Modernisation de l’aéroport de Bunia : le sprint final avant l’envol des gros-porteurs
L’Ituri s’apprête à franchir un cap historique. Les travaux de l’aéroport de Bunia entrent dans leur phase ultime avec le marquage au sol, dernière étape technique avant une inauguration prévue en mars. Ce projet, porté par l’expertise congolaise, promet de transformer la province en véritable hub aérien.
La métamorphose est quasi complète : la piste et le tarmac sont désormais achevés. Actuellement, les équipes s’attèlent au marquage au sol, une opération critique pour la sécurité. Selon Bary Boubacar, directeur technique de l’entreprise Mont Gabaon, cette étape essentielle sera bouclée sous deux semaines grâce à une expertise pointue, incluant un spécialiste venu de Serbie.
« Les travaux évoluent très bien. Une partie de la piste (1 500 mètres) est déjà opérationnelle et accueille des gros-porteurs sans aucune dégradation », rassure Diallo Amadou Sadjo, chef de mission de contrôle chez Interplan.
Derrière cette prouesse se trouve Mont Gabaon Sarlu, qui entre dans l’histoire en devenant la première société congolaise à piloter un projet aéroportuaire de cette envergure. Son PDG, Joseph Akilimali, ne cache pas son émotion :
Un pari réussi : « Je me sens très fier, en tant que Congolais, de voir ces travaux aboutir. »
Il salue la vision du président Félix Antoine Tshisekedi, dont la confiance a permis de mobiliser les ressources nécessaires.
L’impact de cette infrastructure dépasse le cadre technique. Jusqu’ici, de nombreux gros-porteurs étaient contraints de transiter par l’Ouganda faute de piste adéquate à Bunia.
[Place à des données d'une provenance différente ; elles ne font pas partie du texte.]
==> flow/design.v (excerpt) <==
module cpu(clock, reset, instruction, read_data, memory_control, PC, ALU_result, write_data);
clock: 11.0 ns
lec_check: 0
cap_margin: 0
cell_pad_in_sites_detail_placement: 1
core_margin: 2
core_utilization: 40
cts_cluster_diameter: 347
gpl_routability_driven: 1
max_routing_layer: met4
setup_slack_margin: 2.84
slew_margin: 15
run.sh (not shown) runs the stock make flow with config.mk's settings and CLKGATE_MAP_FILE=.
Change:
Settings changed: ABC_AREA set to 1, CORE_UTILIZATION 40 to 62, CTS_CLUSTER_DIAMETER 347 to 132, SETUP_SLACK_MARGIN 2.84 to 3.07, SLEW_MARGIN 15 to 30.
Clock period 11.0 ns to 14.7 ns, I/O delays scaled along.
With this change the flow aborted during clock tree synthesis, error DPL-0033.
Area after synthesis climbs by about 2.8%.
Synthesized cell count climbs by 70%.
Die size drops by 33%.

---

## north
Starting RTL as in the previous note.
clock: 5.29 ns
lec_check: 0
cap_margin: 0
cell_pad_in_sites_detail_placement: 0
core_margin: 2
core_utilization: 72
cts_cluster_diameter: 394
cts_cluster_size: 29
gpl_timing_driven: 1
max_routing_layer: met4
place_density: 0.35
setup_slack_margin: 1.56
slew_margin: 15
tns_end_percent: 15
north did not finish; a tool error ended it in 5_1_grt.
Input changes introduced in south (baseline for comparison: north):
Settings: PLACE_DENSITY_LB_ADDON now 0.16, previously not set; CTS_CLUSTER_DIAMETER no longer set, was 394; CORE_UTILIZATION now 58, was 72; CAP_MARGIN now 20, was 0; PLACE_DENSITY no longer set, was 0.35; CTS_CLUSTER_SIZE now 59, was 29; SETUP_SLACK_MARGIN now -0.48, was 1.56; SLEW_MARGIN now 20, was 15; the clock period (ns, I/O delays scaled along) now 6.09, was 5.29.
- The flow for south finished, though final verification flagged setup timing.
- Between north and south, the initial standard-cell utilization of the core is higher for north.
- Core area in south is 24% above north.
- From north to south the numbers moved as follows: post-DP HPWL down 13%, total setup buffers inserted after CTS moved down.
- south vs north: clock buffer count from CTS up by more than 100%
- | post-place setup slack | south vs north | better |
- Relative to north, routability-driven placement congestion ratio has decreased by 9.6% in south.
Input-level comparison between east and south:
Settings: changing CTS_CLUSTER_SIZE from 59 to 29; changing CELL_PAD_IN_SITES_DETAIL_PLACEMENT from 0 to 1; changing PLACE_DENSITY_LB_ADDON from 0.16 to 0.28; changing CAP_MARGIN from 20 to 35; changing SLEW_MARGIN from 20 to 15; removing SETUP_SLACK_MARGIN (formerly -0.48); changing CORE_UTILIZATION from 58 to 62.
## What came out
- Layout checks on south: not met. Flow itself completed; violations: setup timing.
- east never completed, since it errored out during 3_5_place_dp.
- Summary of east over south: number of rows in the core area fell 4, fraction of synthesized cell area in xor and xnor cells about even.
- east: die outline width 3.2% below south
- Total die area: east lower than south
- Of east and south, south shows the lower floorplan utilization, with east above it.
## Diff of input files: west against east
Settings: putting ABC_AREA at 1 where nothing was set; putting CORE_ASPECT_RATIO at 1.46 where nothing was set; swapping 62 for 45 in CORE_UTILIZATION.
--- outcome ---
- Side by side, average footprint of a synthesized cell turned out lower in west than in east.
- west: it failed with a tool error in 5_1_grt, so there are no final results.
- Number of nets produced by synthesis (west vs. east) increases by more than half
- east has a higher number of library cell types mapped by synthesis than west.
- In west relative to east, number of rows created at floorplan had gone up by more than a quarter.
- Between west and east, the difference in adder-cell area share of the yosys netlist is negligible.
- What east reported for cell count listed in synth_stat.txt has to be multiplied by 1.7 to get the figure for west.
- Floorplan die width sits lower in west than in east.
- [compare] base=east new=west: xor and xnor fraction of the mapped netlist area neither gained nor lost much, floorplan utilization moved down.
- On synthesis area per yosys: west sits above east.
- | total standard cell area after synthesis | lower: east |

---

cpu again, from the RTL that the note above started with.
// cpu
module cpu(clock, reset, instruction, read_data, memory_control, PC, ALU_result, write_data);
Settings: LEC_CHECK=0, CAP_MARGIN=20, CORE_MARGIN=2, CORE_UTILIZATION=72, CTS_CLUSTER_DIAMETER=393, PLACE_DENSITY=0.4, SLEW_MARGIN=20; clock period 3.34 ns.
The starting point did not get past detailed placement with DPL-0033.
Edit:
CORE_UTILIZATION = 60   (was 72)
CTS_CLUSTER_DIAMETER = default   (was 393)
CTS_CLUSTER_SIZE = 50   (was default)
HOLD_SLACK_MARGIN = 0.3   (was default)
PLACE_DENSITY = default   (was 0.4)
SETUP_SLACK_MARGIN = -0.42   (was default)
clock period = 6.34 ns   (was 3.34 ns; I/O delays follow)
After rerunning: This time the run did not get past global routing, error ODB-0269; die area is higher by about a fifth; area after synthesis is unchanged; synthesized cell count stays the same.
Edit:
CORE_ASPECT_RATIO = 0.51   (was default)
CTS_CLUSTER_SIZE = default   (was 50)
HOLD_SLACK_MARGIN = default   (was 0.3)
PLACE_DENSITY_LB_ADDON = 0.05   (was default)
SETUP_SLACK_MARGIN = 1.57   (was -0.42)
TNS_END_PERCENT = 5   (was default)
clock period = 6.09 ns   (was 6.34 ns; I/O delays follow)
=> The new run finished but fails on setup timing. Synthesized area does not change. Die area barely changes. Synthesized cell count is unchanged.

---

Starting RTL as in the previous note.
==> flow/design.v (excerpt) <==
module cpu(clock, reset, instruction, read_data, memory_control, PC, ALU_result, write_data);
clock: 6.09 ns
lec_check: 0
cap_margin: 20
cell_pad_in_sites_detail_placement: 0
core_margin: 2
core_utilization: 58
cts_cluster_size: 29
gpl_timing_driven: 1
max_routing_layer: met4
place_density_lb_addon: 0.17
slew_margin: 20
tns_end_percent: 15
The baseline finished with setup timing left.
Change:
==> flow/config.mk (replaced) <==
export PLATFORM = sky130hd
export DESIGN_NAME = cpu
export DESIGN_NICKNAME = cpu
export VERILOG_FILES = /design/flow/design.v
export SDC_FILE = /design/flow/constraint.sdc
export NUM_CORES = 4
export LEC_CHECK = 0
export CAP_MARGIN = 20
export CORE_MARGIN = 2
export CORE_UTILIZATION = 55
export SLEW_MARGIN = 20
==> flow/constraint.sdc (replaced) <==
create_clock -name core_clock -period 11.0 [get_ports {clock}]
set_input_delay 2.2000 -clock core_clock [delete_from_list [all_inputs] [get_ports {clock}]]
set_output_delay 2.2000 -clock core_clock [all_outputs]
set_load 0.01 [all_outputs]
=>
- With this change the flow finished clean
- first-iteration DRC count came out lower by well over a third
- via count goes down by about a fifth
- setup slack gets better by 2.4 ns
- total power fell by well over a third
- cell count is lower by roughly a tenth
- routed wire length is lower by a quarter to a third
- non-clock buffer count decreases by 946
- clock-buffer cell count rises by 2
- global-route usage went down by 14 points
- clock power goes down by well over a third
Change:
--- a/flow/config.mk
+++ b/flow/config.mk
@@ -9,3 +9,5 @@
 export CORE_MARGIN = 2
-export CORE_UTILIZATION = 55
+export CORE_UTILIZATION = 60
+export CTS_CLUSTER_SIZE = 57
+export SETUP_SLACK_MARGIN = -0.66
 export SLEW_MARGIN = 20
==> flow/constraint.sdc (replaced) <==
create_clock -name core_clock -period 6.61 [get_ports {clock}]
set_input_delay 1.3220 -clock core_clock [delete_from_list [all_inputs] [get_ports {clock}]]
set_output_delay 1.3220 -clock core_clock [all_outputs]
set_load 0.01 [all_outputs]
What happened: The new run failed in global routing (5_1_grt); synthesized cell count stays the same; area after synthesis stays the same; die area decreases by about 8%.
Change:
--- a/flow/config.mk
+++ b/flow/config.mk
@@ -9,5 +9,4 @@
 export CORE_MARGIN = 2
-export CORE_UTILIZATION = 60
-export CTS_CLUSTER_SIZE = 57
-export SETUP_SLACK_MARGIN = -0.66
+export CORE_UTILIZATION = 57
+export SETUP_SLACK_MARGIN = 1.48
 export SLEW_MARGIN = 20
Result:
- With this change the flow completed and failed the layout checks on setup timing
- die size rose by a few percent
- area after synthesis is unchanged
- synthesized cell count does not change
Change:
--- a/flow/config.mk
+++ b/flow/config.mk
@@ -9,4 +9,3 @@
 export CORE_MARGIN = 2
-export CORE_UTILIZATION = 57
-export SETUP_SLACK_MARGIN = 1.48
+export CORE_UTILIZATION = 56
 export SLEW_MARGIN = 20
==> flow/constraint.sdc (replaced) <==
create_clock -name core_clock -period 3.34 [get_ports {clock}]
set_input_delay 0.6680 -clock core_clock [delete_from_list [all_inputs] [get_ports {clock}]]
set_output_delay 0.6680 -clock core_clock [all_outputs]
set_load 0.01 [all_outputs]
The new run completed, yet does not pass: setup timing.
Critical path depth is unchanged.
Core utilization is lower by 1.5 points.
Combinational power is higher by 100%.
Worst hold slack gets worse by 0.33 ns.
Clock power is higher by 100%.
Change:
--- a/flow/config.mk
+++ b/flow/config.mk
@@ -9,3 +9,5 @@
 export CORE_MARGIN = 2
-export CORE_UTILIZATION = 56
+export CORE_UTILIZATION = 57
+export PLACE_DENSITY_LB_ADDON = 0.05
+export SETUP_SLACK_MARGIN = 1.57
 export SLEW_MARGIN = 20
==> flow/constraint.sdc (replaced) <==
create_clock -name core_clock -period 6.09 [get_ports {clock}]
set_input_delay 1.2180 -clock core_clock [delete_from_list [all_inputs] [get_ports {clock}]]
set_output_delay 1.2180 -clock core_clock [all_outputs]
set_load 0.01 [all_outputs]
Effect: The new run finished but fails on setup timing; power is lower by 45%; clock-buffer cell count fell by 3; non-clock buffer count shrinks by 24; register-to-register slack is better by 2.6 ns; cell area barely changes; global-route usage rose by 1.1 points; wire length goes down by 0.93%; critical path depth went up by 7; clock power decreases by 45%; die size is lower by 1.7%; cell count goes down by 0.49%.

---

Setup of run A:
Starting RTL as in the previous note.
==> flow/config.mk <==
export PLATFORM = sky130hd
export DESIGN_NAME = cpu
export DESIGN_NICKNAME = cpu
export VERILOG_FILES = /design/flow/design.v
export SDC_FILE = /design/flow/constraint.sdc
export NUM_CORES = 4
export LEC_CHECK = 0
export CAP_MARGIN = 20
export CORE_MARGIN = 2
export CORE_UTILIZATION = 57
export CTS_CLUSTER_SIZE = 50
export SLEW_MARGIN = 20
==> flow/constraint.sdc <==
create_clock -name core_clock -period 6.34 [get_ports {clock}]
set_input_delay 1.2680 -clock core_clock [delete_from_list [all_inputs] [get_ports {clock}]]
set_output_delay 1.2680 -clock core_clock [all_outputs]
set_load 0.01 [all_outputs]
Run A completed end to end; final checks failed (setup timing).
#### Input delta (run B over run A)
- PLACE_DENSITY_LB_ADDON: unset -> 0.06
- CTS_CLUSTER_SIZE: 50 -> 29
- GPL_TIMING_DRIVEN: unset -> 1
- CORE_UTILIZATION: 57 -> 58
- TNS_END_PERCENT: unset -> 15
- CELL_PAD_IN_SITES_DETAIL_PLACEMENT: unset -> 0
- MAX_ROUTING_LAYER: unset -> met4
- the clock period (ns, I/O delays scaled along): 6.34 -> 6.09
==> results <==
Run status, run B: aborted in global routing (5_1_grt), error ODB-0269. Re initial standard-cell utilization of the core: run A was lower than run B. Of run B and run A, the run reporting the lower vertical die size was run B. As far as area figure in the yosys stat output goes, run A and run B are indistinguishable; the numbers are identical. Routability-driven placement congestion ratio, run B vs run A: down slightly. Re number of gates resized after cts: run B is 42% down on run A. When run B is set beside run A, its die size turns out to be 1.7% smaller. Of run B and run A, the lower placed instance count belongs to run B. Run B vs. run A: post-CTS setup repair buffer count went down by 48%. Comparing run B and run A, the higher worst slack after detailed placement is on run B.
Changes in run C relative to run B:
- removing PLACE_DENSITY_LB_ADDON (formerly 0.06)
- removing CTS_CLUSTER_SIZE (formerly 29)
- removing TNS_END_PERCENT (formerly 15)
- removing MAX_ROUTING_LAYER (formerly met4)
- removing CELL_PAD_IN_SITES_DETAIL_PLACEMENT (formerly 0)
- removing GPL_TIMING_DRIVEN (formerly 1)
- changing CORE_UTILIZATION from 58 to 40
- changing the clock period (ns, I/O delays scaled along) from 6.09 to 11.0
Notes after the runs:
Run C: flow completed, timing, DRC and antenna clean
Taking run B as the reference, in run C core area has increased, number of gates given a new drive strength after cts has decreased, synthesized-area fraction occupied by adder cells has remained practically unchanged.
The starting density of the core in run C sits 18 points below the value recorded for run B.
Run C ends up with a weighted congestion at the end of routability-driven global placement that is 2.1% lower than in run B.
### run C -> run D
- setting SETUP_SLACK_MARGIN to 1.25 for the first time
- changing CORE_UTILIZATION from 40 to 57
- changing the clock period (ns, I/O delays scaled along) from 11.0 to 6.38
==> comparison <==
Although it ran to completion, run D produced a layout that fails the final checks because of setup timing.
On reported leakage power, run C beats run D.
From run C to run D the numbers moved as follows: post-layout instance area has increased; worst hold slack has increased; final wirelength has increased; power share of the sequential group has decreased; max-slew headroom at the worst pin has increased.
In the tables for run C and run D, sequential share of layout area reads higher with run C.
Going from run C to run D, the global-route usage was found to have gone up by 19 points.
Power and IR drop assume default switching activity.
Ce qui va changer l’accessibilité accrue, l’accueil direct des appareils de type Airbus A320.
« Quand les gros-porteurs arrivent, l’argent et le monde arrivent. Bunia va se développer », affirme Joseph Akilimali.
Le rendez-vous est pris. Si le calendrier est respecté, le ruban symbolique sera coupé en mars prochain. L’image d’un Airbus A320 se posant sur le bitume neuf de Bunia marquera non seulement la fin du chantier, mais aussi le début d’une nouvelle ère de désenclavement pour la province de l’Ituri.